Personal information
- Date of birth: 3 January 1989 (age 36)
- Place of birth: Forlimpopoli, Italy
- Position(s): Winger

Team information
- Current team: Ravenna

Youth career
- 0000–2008: Cesena

Senior career*
- Years: Team / Apps / (Gls)
- 2007–2010: Cesena / 3 / (0)
- 2008–2009: → Valenzana (loan) / 22 / (0)
- 2010–2011: Como / 2 / (0)
- 2011–2012: Melfi / 38 / (9)
- 2012–2013: Poggibonsi / 15 / (0)
- 2013: Fidelis Andria / 2 / (0)
- 2013–: Ravenna

= Alessio Ambrogetti =

Italian footballer (born 1989)

Alessio Ambrogetti (born 3 January 1989) is an Italian footballer who plays as a winger for Italian fourth division club Ravenna.

==Career==
Born in Forlimpopoli, the Province of Forlì–Cesena, Romagna, Ambrogetti started his career at Cesena. He was the member of Berretti U18 team and U20 reserve in 2006–07 season.

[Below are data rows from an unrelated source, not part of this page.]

### src/rtl/opsel_agen.sv
module opsel_agen #(
    parameter int AW = 32
) (
    input  logic          clk,
    input  logic          rst_n,
    input  logic          clr,
    input  logic          ld_base,
    input  logic          ld_index,
    input  logic          base_en,
    input  logic          index_en,
    input  logic [1:0]    scale,
    input  logic [AW-1:0] disp_ext,
    input  logic [AW-1:0] rdata,
    output logic [AW-1:0] ea
);

    logic [AW-1:0] scaled;

    assign scaled = rdata << scale;

    always_ff @(posedge clk or negedge rst_n) begin
        if (!rst_n)        ea <= '0;
        else if (clr)      ea <= '0;
        else if (ld_base)  ea <= disp_ext + (base_en ? rdata : '0);
        else if (ld_index) ea <= ea + (index_en ? scaled : '0);
    end

endmodule

### src/rtl/opsel_decoder.sv
module opsel_decoder
    import opsel_pkg::*;
#(
    parameter int AW = 32,
    localparam int BYTE_W = 8,
    localparam int DISP_N = 4,
    localparam int DISP_W = BYTE_W * DISP_N,
    localparam int RN_W = 4
) (
    input  logic              clk,
    input  logic              rst_n,
    input  logic              wide_mode,
    input  logic              in_valid,
    input  logic [BYTE_W-1:0] in_data,
    output logic              in_ready,
    output logic [RN_W-1:0]   rf_addr,
    input  logic [AW-1:0]     rf_rdata,
    output logic              done,
    output logic [BYTE_W-1:0] opcode,
    output logic [RN_W-1:0]   reg_num,
    output logic [2:0]        ext_code,
    output logic [RN_W-1:0]   base_num,
    output logic [RN_W-1:0]   index_num,
    output logic              is_mem,
    output logic [AW-1:0]     eff_addr
);

    dec_state_e        state;
    logic              start;
    logic [1:0]        mode;
    logic [2:0]        reg3, rm3, idx3, base3, pfx, base_code;
    logic [1:0]        scale;
    logic              has_sib, base_en, index_en;
    logic [DISP_W-1:0] disp;
    logic [AW-1:0]     disp_ext;

    opsel_ctrl #(.BYTE_W(BYTE_W), .DISP_N(DISP_N)) u_ctrl (
        .clk(clk), .rst_n(rst_n), .wide_mode(wide_mode),
        .in_valid(in_valid), .in_data(in_data), .in_ready(in_ready),
        .state(state), .start(start), .opcode(opcode), .mode(mode),
        .reg3(reg3), .rm3(rm3), .scale(scale), .idx3(idx3), .base3(base3),
        .has_sib(has_sib), .pfx(pfx), .disp(disp)
    );

    assign base_code = has_sib ? base3 : rm3;
    assign base_en   = !((mode == 2'b00) && (base_code == CODE_NO_BASE));
    assign index_en  = has_sib && !((idx3 == CODE_NO_INDEX) && !pfx[1]);
    assign disp_ext  = (mode == 2'b01) ? AW'($signed(disp[BYTE_W-1:0]))
                                       : AW'($signed(disp));

    always_comb begin
        reg_num   = {pfx[2], reg3};
        ext_code  = reg3;
        base_num  = {pfx[0], base_code};
        index_num = {pfx[1], idx3};
        is_mem    = (mode != MODE_DIRECT);
        done      = (state == ST_FINISH);
        rf_addr   = (state == ST_RD_INDEX) ? index_num : base_num;
    end

    opsel_agen #(.AW(AW)) u_agen (
        .clk(clk), .rst_n(rst_n), .clr(start),
        .ld_base(state == ST_RD_BASE), .ld_index(state == ST_RD_INDEX),
        .base_en(base_en), .index_en(index_en), .scale(scale),
        .disp_ext(disp_ext), .rdata(rf_rdata), .ea(eff_addr)
    );

endmodule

Ambrogetti made his debut in the last match of 2006–07 Serie B. He also played the last two rounds of 2007–08 Serie B.

After Cesena relegated at the end of season, Ambrogetti left for Valenzana. However, he was injured in pre-season and missed the first match. He was injured again in April.

Ambrogetti returned to Cesena on 1 July 2009. He was an overage player of the reserve team in 2009–10 season. In July 2010 Ambrogetti left for Calcio Como in co-ownership deal for a peppercorn fee of €500

In June 2012 Cesena gave up the remain registration rights to Como for free. Ambrogetti then left for fourth division club Melfi. He was the eldest player of the team at age 22. It was only suppressed by mid-season signing of Giancarlo Improta and Daniele Greco. Ambrogetti scored 9 goals as team-topscorer, with Improta scored 6 times in half-season.

In July 2012 he was signed by Poggibonsi.